EXERCISE: The word "tied" marks the lines to find; copy every such line from the data below.

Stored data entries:

==> config.mk <==
export PLATFORM = sky130hd
export DESIGN_NAME = decode_stage
export DESIGN_NICKNAME = d
export VERILOG_FILES = /design/src/rtl/decode_stage.sv
export SDC_FILE = /design/constraint.sdc
export NUM_CORES = 1
export LEC_CHECK = 0
export ABC_AREA = 1
export CAP_MARGIN = 5
export CELL_PAD_IN_SITES_DETAIL_PLACEMENT = 1
export CELL_PAD_IN_SITES_GLOBAL_PLACEMENT = 1
export CORE_AREA = 8 8 93 95
export CTS_BUF_LIST = sky130_fd_sc_hd__clkbuf_8
export CTS_CLUSTER_DIAMETER = 120
export CTS_CLUSTER_SIZE = 30
export DETAILED_ROUTE_END_ITERATION = 8
export DIE_AREA = 0 0 101 103
export PLACE_DENSITY_LB_ADDON = 0.1
export SETUP_SLACK_MARGIN = 0.4
export SYNTH_ARGS = -nofsm -noshare
export SYNTH_HDL_FRONTEND = slang
export SYNTH_SLANG_ARGS = --single-unit
export TNS_END_PERCENT = 50
==> constraint.sdc <==
create_clock -name clk -period 3.2 [get_ports clk]
set_input_delay 0.96 -clock clk [delete_from_list [all_inputs] [get_ports clk]]
set_output_delay 0.96 -clock clk [all_outputs]
set_load 0.01 [all_outputs]
==> src/rtl/decode_stage.sv <==
// Registered decode stage: one instruction per cycle in, one decoded bundle out,
// with load-use bubble insertion, flush and illegal-opcode flagging.
module decode_stage #(
    parameter int DATA_WIDTH = 32,
    parameter bit LOGIC_ZEXT = 1'b1,
    parameter bit HAZARD_EN  = 1'b1
) (
    input  logic                  clk,
    input  logic                  reset,
    input  logic                  flush,
    input  logic                  in_valid,
    output logic                  in_ready,
    input  logic [31:0]           ibus,
    output logic                  out_valid,
    input  logic                  out_ready,
    output logic [2:0]            S,
    output logic                  Cin,
    output logic                  imm,
    output logic                  load,
    output logic                  store,
    output logic                  set,
    output logic                  eq,
    output logic                  eq_type,
    output logic [1:0]            set_type,
    output logic                  illegal,
    output logic [4:0]            rs,
    output logic [4:0]            rt,
    output logic [4:0]            rd,
    output logic [DATA_WIDTH-1:0] imm_ext,
    output logic                  hazard
);

    localparam logic [5:0] OP_R    = 6'b000000;
    localparam logic [5:0] OP_ADDI = 6'b000011;
    localparam logic [5:0] OP_SUBI = 6'b000010;
    localparam logic [5:0] OP_XORI = 6'b000001;
    localparam logic [5:0] OP_ANDI = 6'b001111;
    localparam logic [5:0] OP_ORI  = 6'b001100;
    localparam logic [5:0] OP_LW   = 6'b011110;
    localparam logic [5:0] OP_SW   = 6'b011111;
    localparam logic [5:0] OP_BEQ  = 6'b110000;
    localparam logic [5:0] OP_BNE  = 6'b110001;

    logic [5:0]            w_op;
    logic [5:0]            w_funct;
    logic [15:0]           w_imm16;
    logic [2:0]            w_S;
    logic                  w_Cin, w_imm, w_load, w_store, w_set, w_eq, w_eq_type, w_illegal;
    logic [1:0]            w_set_type;
    logic                  w_logic_op;
    logic [DATA_WIDTH-1:0] w_ext;
    logic                  w_uses_rt;
    logic                  w_src_match;
    logic                  w_take;

    logic                  r_valid;
    logic [2:0]            r_S;
    logic                  r_Cin, r_imm, r_load, r_store, r_set, r_eq, r_eq_type, r_illegal;
    logic [1:0]            r_set_type;
    logic [4:0]            r_rs, r_rt, r_rd;
    logic [DATA_WIDTH-1:0] r_imm_ext;

    assign w_op    = ibus[31:26];
    assign w_funct = ibus[5:0];
    assign w_imm16 = ibus[15:0];

    always_comb begin
        w_S        = 3'b000;
        w_Cin      = 1'b0;
        w_imm      = 1'b0;
        w_load     = 1'b0;
        w_store    = 1'b0;
        w_set      = 1'b0;
        w_eq       = 1'b0;
        w_eq_type  = 1'b0;
        w_set_type = 2'b00;
        w_illegal  = 1'b0;
        case (w_op)
            OP_R: begin
                case (w_funct)
                    6'b000011: w_S = 3'b010;
                    6'b000010: begin w_S = 3'b011; w_Cin = 1'b1; end
                    6'b000001: w_S = 3'b000;
                    6'b000111: w_S = 3'b110;
                    6'b000100: w_S = 3'b100;
                    6'b110110: begin w_S = 3'b011; w_Cin = 1'b1; w_set = 1'b1; end
                    6'b110111: begin
                        w_S = 3'b011; w_Cin = 1'b1; w_set = 1'b1; w_set_type = 2'b10;
                    end
                    default:   w_illegal = 1'b1;
                endcase
            end
            OP_ADDI: begin w_S = 3'b010; w_imm = 1'b1; end
            OP_SUBI: begin w_S = 3'b011; w_Cin = 1'b1; w_imm = 1'b1; end
            OP_XORI: begin w_S = 3'b000; w_imm = 1'b1; end
            OP_ANDI: begin w_S = 3'b110; w_imm = 1'b1; end
            OP_ORI:  begin w_S = 3'b100; w_imm = 1'b1; end
            OP_LW:   begin w_S = 3'b010; w_imm = 1'b1; w_load = 1'b1; end
            OP_SW:   begin w_S = 3'b010; w_imm = 1'b1; w_store = 1'b1; end
            OP_BEQ:  begin w_eq = 1'b1; w_store = 1'b1; end
            OP_BNE:  begin w_eq = 1'b1; w_eq_type = 1'b1; w_store = 1'b1; end
            default: w_illegal = 1'b1;
        endcase
    end

    assign w_logic_op = (w_op == OP_XORI) | (w_op == OP_ANDI) | (w_op == OP_ORI);
    assign w_ext = (LOGIC_ZEXT && w_logic_op) ? DATA_WIDTH'(w_imm16)
                                              : DATA_WIDTH'($signed(w_imm16));

    // Only these formats read ibus.rt as a source; elsewhere rt is a destination.
    assign w_uses_rt   = (w_op == OP_R) | (w_op == OP_SW) | (w_op == OP_BEQ) | (w_op == OP_BNE);
    assign w_src_match = (ibus[25:21] == r_rt) | (w_uses_rt & (ibus[20:16] == r_rt));
    assign hazard      = HAZARD_EN & r_valid & r_load & (r_rt != 5'd0) & in_valid & w_src_match;

    assign in_ready = (~r_valid | out_ready) & ~hazard & ~flush;
    assign w_take   = in_valid & in_ready;

    always_ff @(posedge clk or posedge reset) begin
        if (reset) begin
            r_valid    <= 1'b0;
            r_S        <= 3'b000;
            r_Cin      <= 1'b0;
            r_imm      <= 1'b0;
            r_load     <= 1'b0;
            r_store    <= 1'b0;
            r_set      <= 1'b0;
            r_eq       <= 1'b0;
            r_eq_type  <= 1'b0;
            r_set_type <= 2'b00;
            r_illegal  <= 1'b0;
            r_rs       <= 5'd0;
            r_rt       <= 5'd0;
            r_rd       <= 5'd0;
            r_imm_ext  <= '0;
        end else begin
            // A hazard leaves w_take low, so an out_ready cycle loads a bubble.
            if (flush)
                r_valid <= 1'b0;
            else if (~r_valid | out_ready)
                r_valid <= w_take;
            if (w_take) begin
                r_S        <= w_S;
                r_Cin      <= w_Cin;
                r_imm      <= w_imm;
                r_load     <= w_load;
                r_store    <= w_store;
                r_set      <= w_set;
                r_eq       <= w_eq;
                r_eq_type  <= w_eq_type;
                r_set_type <= w_set_type;
                r_illegal  <= w_illegal;
                r_rs       <= ibus[25:21];
                r_rt       <= ibus[20:16];
                r_rd       <= ibus[15:11];
                r_imm_ext  <= w_ext;
            end
        end
    end

    assign out_valid = r_valid;
    assign S         = r_S;
    assign Cin       = r_Cin;
    assign imm       = r_imm;
    assign load      = r_load;
    assign store     = r_store;
    assign set       = r_set;
    assign eq        = r_eq;
    assign eq_type   = r_eq_type;
    assign set_type  = r_set_type;
    assign illegal   = r_illegal;
    assign rs        = r_rs;
    assign rt        = r_rt;
    assign rd        = r_rd;
    assign imm_ext   = r_imm_ext;

endmodule

# == After elaboration in Yosys (flattened, before gate mapping) ==
# Index checks and enable logic that the tools add are counted.
# totals
input_bits,37
regBits,61
# op_classes
n_mux,18
n_reduce_logical,11
bitwise_logic,18
eq_ne,18
# ops
cell,n
$mux W32,1
$eq A6 B2 Y1 const B,4
$eq A6 B6 Y1 const B,4
$pmux W3 S5,1
$reduce_or A7 Y1,2
$eq A6 B1 Y1 const B,2
$eq A6 B3 Y1 const B,2
$eq A6 B4 Y1 const B,2
$eq A6 B5 Y1 const B,2
$pmux W3 S4,1
$mux W1,11
$eq A5 B5 Y1,2
$reduce_or A3 Y1,3
$reduce_or A9 Y1,1
$and A1 B1 Y1,8
$or A1 B1 Y1,7
$logic_not A6 Y1,1
$reduce_bool A5 Y1,1
$mux W2,2
$pmux W1 S2,2
$reduce_or A2 Y1,2
$not A1 Y1,3
$reduce_bool A2 Y1,1

# == Longest topological paths before layout ==
# depth
word_depth,13
mapped_depth,12
depth_no_buf,11

# == Least setup slack after synthesis ==
# No wires, ideal clock.
# synth_timing
path_kind,input port to output port
start,input port ibus[30]
end,output port in_ready
required_ps,2240
arrival_time_ps,1873
cell_stages,10
setup_slack_ps,367
n_path_buf,1
cell_sequence,nand2_1 inv_1 nand3_1 nand3_1 nand3_1 nand2_1 nand2_2 buf_2 nand2_1 nor2_1
# synth_via
elab_chain_cells,10
word_cells_on_any_way,13
# synth_rtl
element,line_no,text
"start, declared",13,"input logic [31:0] ibus,"
$eq A6 B5 Y1 or $logic_not A6 Y1 (tied branches),111,assign w_uses_rt = (w_op == OP_R) | (w_op == OP_SW) | (w_op == OP_BEQ) | (w_op == OP_BNE);
$or A1 B1 Y1 (2 in series),111,
$or A1 B1 Y1 (*),111,
$and A1 B1 Y1 (*),112,assign w_src_match = (ibus[25:21] == r_rt) | (w_uses_rt & (ibus[20:16] == r_rt));
$or A1 B1 Y1 (*),112,
$and A1 B1 Y1 (*),113,assign hazard = HAZARD_EN & r_valid & r_load & (r_rt != 5'd0) & in_valid & w_src_match;
$not A1 Y1 (*),115,assign in_ready = (~r_valid | out_ready) & ~hazard & ~flush;
$and A1 B1 Y1 (*) (2 in series),115,
"end, declared",12,"output logic in_ready,"
# Every way passes the cells marked *; elsewhere a longest branch is shown, timed or not.

# == Worst setup path after layout ==
# layout_timing
start,input port ibus[26]
end,register r_store (netlist: store)
# layout_via
elab_chain_cells,11
word_cells_on_any_way,16
# layout_rtl
element,line_no,text
$eq A6 B5 Y1 or $logic_not A6 Y1 (tied branches),"78, 111",
$or A1 B1 Y1 (3 in series),111,
$and A1 B1 Y1,112,
$or A1 B1 Y1,112,
$and A1 B1 Y1,113,
$not A1 Y1,115,
$and A1 B1 Y1 (2 in series),115,
$and A1 B1 Y1,116,assign w_take = in_valid & in_ready;
"end signal, assigned",146,r_store <= w_store;
"end, declared",58,"logic r_Cin, r_imm, r_load, r_store, r_set, r_eq, r_eq_type, r_illegal;"
# Parallel ways exist; a longest one is shown, timed or not.
# A chain may end at the register's enable or synchronous reset.

==> results.py <==
metrics = {
    "outcome": {
        "status": "complete, no violations",
    },
    "die": {
        "initial_core_util_pct": 32.21,
        "chipWidth_um": 101,
        "dieArea_sq_mm": 0.01040,
        "num_rows": 31,
        "ios": 100,
        "die_h_um": 103,
        "fp.coreArea_sq_mm": 0.007137,
    },
    "cts": {
        "cts_inserted_buffers": 5,
        "cts_sinks": 40,
        "cts_htree_levels": 2,
        "cts_tree": "built",
        "clock_path_buffers": 2,
        "insertion_delay_ns": 0.29,
        "clkSlewWorstSetupHoldPaths_ns": 0.08,
        "clock-root-buffer": "clkbuf_8",
        "cts_hold_buf": 0,
    },
    "critical_path": {
        "rr_worst_depth": 13,
        "reg2reg_to": "imm_ext[8]",
        "cp.arrival_ns": 3.08,
        "crit_type": "in -> reg",
        "path_cells": "buf_8, nand2_4, nor2_4, nand2_2, buf_6, buf_4, buf_6, buf_6, buf_4, buf_6, buf_6, buf_4, buf_4, buf_4, buf_4, buf_4, buf_6, nand2_2, nand4_1, nand2_1",
        "ff2ff_setup_slack_ns": 1.14,
        "path_buf_inv": 14,
        "crit_path_start_kind": "input port",
        "r2r-start": "rt[0]",
        "crit_path_frequent_cell": "buf_4",
        "slowest_delay_ns": 0.13,
        "critical_path.slowest_cell": "nor2_4",
        "crit_required_ns": 3.43,
        "critical-path-top-delay-family": "buffers and inverters",
        "cp_max_fo": 3,
        "worst_setup_path_end_kind": "flip-flop",
    },
    "synthesis": {
        "synth.area.mux_share_pct": 0,
        "yosys.area_share.simple_pct": 38.00,
        "synth_top_area_share_pct": 43.55,
        "synth_top_cells_by_area": "dfrtp_1, nand2_1, nand4_1",
        "ys_seq_area_share_pct": 43.55,
        "syn_avg_cell_area_sq_um": 7.739,
        "synth-xor-area-share_pct": 3.048,
        "netlist_instances": 297,
        "ys_seq_elements": 40,
        "synth_fp_nets": 334,
        "ys_types": 27,
        "synth_top_family_by_area": "simple AND/OR/NAND/NOR gates",
        "synthAdderAreaFrac_pct": 0,
        "yosysTopAreaCell": "dfrtp_1",
        "synthesis.area_sq_mm": 0.002298,
        "synth-compound-area-share_pct": 0.9799,
        "ys_warn_count": 0,
    },
    "global_route": {
        "antenna_found_initial": 0,
        "overflow": 0,
        "grt_max_degree": 40,
        "grt_pass1_wl_mm": 13.25,
        "track_usage_pct": 16.35,
        "grt_pass1_vias": 2594,
    },
    "drt": {
        "drtIter0Drc": 106,
        "vias": 2386,
        "wl_mm": 8.466,
        "antenna_left": 0,
        "drcViolationCount": 0,
        "wl_per_cell_um": 16.83,
        "drtPass1Iterations": 4,
        "avgViaCountPerCell": 4.744,
    },
    "sta": {
        "slew_viol_final": 0,
        "worst_slack_ns": 0.3537,
        "fin_crit_sh_pct": 88.95,
        "rsz0062_at_grt": "true",
        "max_freq_mhz": 351.3,
        "finalHoldViolations": 0,
        "fin_crit_ns": 2.846,
        "fin_hold_ws_ns": 0.4687,
        "skew_ns": 0.005240,
        "finalSetupViolations": 0,
    },
    "finish": {
        "drive_gt1_share_pct": 22.28,
        "seq_area_sq_mm": 0.001001,
        "fin_cells": 503,
        "area_growth_pct": 59.88,
        "antennaDiodeCount": 0,
        "multi_input_comb_area_sq_mm": 0.001084,
        "fillers": 881,
        "nets": 440,
    },
    "placement": {
        "post-place-ws_ns": -0.5635,
        "gp_congestion": 0.7527,
        "dpl.cell_count": 476,
        "place_hpwl_mm": 5.788,
        "numPortBuffers": 98,
    },
    "min_path": {
        "hold_depth": 2,
        "min_path_type": "reg -> reg",
        "min_to": "rs[0]",
        "min_from": "rs[0]",
    },
    "power": {
        "power.leakage_nw": 1.845,
        "ir_worst_vdd_v": 0.0001816,
        "power_mw": 1.466,
        "power_density_mw_per_mm2": 398.9,
    },
    "job": {
        "max-cap-violations": 0,
    },
}
==> tightest hold or removal path, cell delays in order (launching register included) <==
cell and delay, ns:
dfrtp_1 0.34, nand2_1 0.05, nand2_1 0.04
==> sequential cells by signal, summed over array words and instances, names as in the netlist <==
signal,count
imm_ext,13
rs,5
rt,5
rd,4
S,3
Cin,1
eq,1
eq_type,1
illegal,1
imm,1
load,1
out_valid,1
set,1
set_type,1
store,1
==> final cells by class <==
class / instances / share of cell area [%]
inverters: 19 / 1.941
flip-flops and latches: 40 / 27.24
clock inverters: 2 / 0.2043
clock buffers: 6 / 2.247
repair buffers: 136 / 35.51
multi-input cells: 201 / 29.49
well taps: 99 / 3.371
==> worst max-delay path by stage <==
stage | depth (start not counted) | slack, ns | start | endpoint
global route | 10 | 0.32 | ibus[29] | in_ready
floorplan | 9 | 0.42 | ibus[27] | in_ready
global placement | 10 | -0.46 | ibus[30] | hazard
CTS | 10 | 0.33 | ibus[16] | in_ready
finish | 20 | 0.35 | ibus[26] | store
detailed placement | 11 | -0.56 | ibus[27] | in_ready
==> where the power goes <==
group / total [mW] / internal (mW) / switching, mW / leakage [nW]
registers: 0.617 / 0.563 / 0.0537 / 0.512
clock network: 0.345 / 0.170 / 0.176 / 0.0538
logic: 0.504 / 0.278 / 0.225 / 1.28
==> Yosys cell counts (all sizes together) <==
cell type and number:
dfrtp 40, o21ai 2, conb 1, buf 32, nor2 18, a21oi 1
xor2 4, nand3b 1, nor4 1, nand4 43, inv 19, clkbuf 5
nand2 109, nor3b 1, o21bai 1, nand3 12, or2 1, xnor2 4
nor3 2
==> routing by layer <==
metal | global-route usage [%] | share of wire, %
met1 | 19.75 | 43
met5 | 0 | 0
met3 | 3.511 | 4.9
met2 | 28.63 | 50
met4 | 4.582 | 1.8
==> cell families after synthesis <==
group	Yosys count
buffers and inverters	56
xor gates and xnor gates	8
AOI/OAI and AO/OA	4
and+or+nand+nor	188
other	1
DFF	40
==> metrics by stage <==
| step | area [sq um] | setup TNS (ns) | util [%] |
|---|---|---|---|
| after floorplan | 2311 | 0 | - |
| after global placement | 3338 | -0.9187 | 46.77 |
| after detailed placement | 3338 | -1.115 | 46.77 |
| after CTS | 3591 | 0 | 50.32 |
| after global routing | 3675 | 0 | 51.49 |
| final | 3675 | 0 | 51.49 |
==> timing repair <==
action	4_1_cts	5_1_grt
endpoints found under the setup margin	2	3
gates resized for setup	109	16
pin swaps	23	12
endpoints found under the hold margin	0	0
buffers inserted	17	2
==> cell usage in the layout, fill, tap and decap left out, types with 4 or more instances in the layout <==
cell type          n
nor2_4             5
nand2_2            5
dfrtp_1           40
nor2_1            11
clkbuf_8           6
buf_4             30
nand3_1            7
nand2_1          101
clkdlybuf4s50_1   79
buf_6             12
nand4_1           43
inv_2              4
buf_2              8
inv_1             17
No activity file was read; power rests on OpenSTA's default activity.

OUTPUT OF THE TASK:
$eq A6 B5 Y1 or $logic_not A6 Y1 (tied branches),111,assign w_uses_rt = (w_op == OP_R) | (w_op == OP_SW) | (w_op == OP_BEQ) | (w_op == OP_BNE);
$eq A6 B5 Y1 or $logic_not A6 Y1 (tied branches),"78, 111",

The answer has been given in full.